(MATERIAL PROVIDED)
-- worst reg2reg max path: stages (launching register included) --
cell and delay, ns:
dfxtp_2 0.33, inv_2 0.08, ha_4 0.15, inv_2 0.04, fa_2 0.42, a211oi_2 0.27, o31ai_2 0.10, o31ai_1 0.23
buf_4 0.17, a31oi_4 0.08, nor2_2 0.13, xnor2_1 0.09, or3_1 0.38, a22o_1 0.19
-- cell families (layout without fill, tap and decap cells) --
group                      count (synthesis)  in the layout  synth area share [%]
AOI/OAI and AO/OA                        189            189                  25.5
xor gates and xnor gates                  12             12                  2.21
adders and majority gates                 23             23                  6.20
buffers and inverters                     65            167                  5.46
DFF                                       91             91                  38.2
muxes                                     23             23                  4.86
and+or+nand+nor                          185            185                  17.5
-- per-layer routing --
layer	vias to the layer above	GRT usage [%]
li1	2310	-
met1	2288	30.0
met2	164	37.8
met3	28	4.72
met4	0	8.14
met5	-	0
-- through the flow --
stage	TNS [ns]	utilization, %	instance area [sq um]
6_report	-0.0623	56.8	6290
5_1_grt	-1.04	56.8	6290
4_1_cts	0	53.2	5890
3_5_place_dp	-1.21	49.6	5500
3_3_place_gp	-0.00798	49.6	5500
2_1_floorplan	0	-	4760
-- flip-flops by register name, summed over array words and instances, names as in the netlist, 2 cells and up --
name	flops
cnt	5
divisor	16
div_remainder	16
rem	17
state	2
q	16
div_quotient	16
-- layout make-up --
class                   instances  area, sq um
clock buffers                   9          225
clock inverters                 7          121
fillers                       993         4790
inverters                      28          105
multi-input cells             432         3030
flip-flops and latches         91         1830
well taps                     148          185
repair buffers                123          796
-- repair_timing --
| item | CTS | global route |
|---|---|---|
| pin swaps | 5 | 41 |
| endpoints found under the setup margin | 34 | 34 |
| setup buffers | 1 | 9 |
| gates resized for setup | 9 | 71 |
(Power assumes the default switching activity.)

(REQUIRED ACTION) Whenever the string "area" shows up on a line of the listing, copy that line.

(ANSWER TO THIS PROBLEM)
group                      count (synthesis)  in the layout  synth area share [%]
stage	TNS [ns]	utilization, %	instance area [sq um]
class                   instances  area, sq um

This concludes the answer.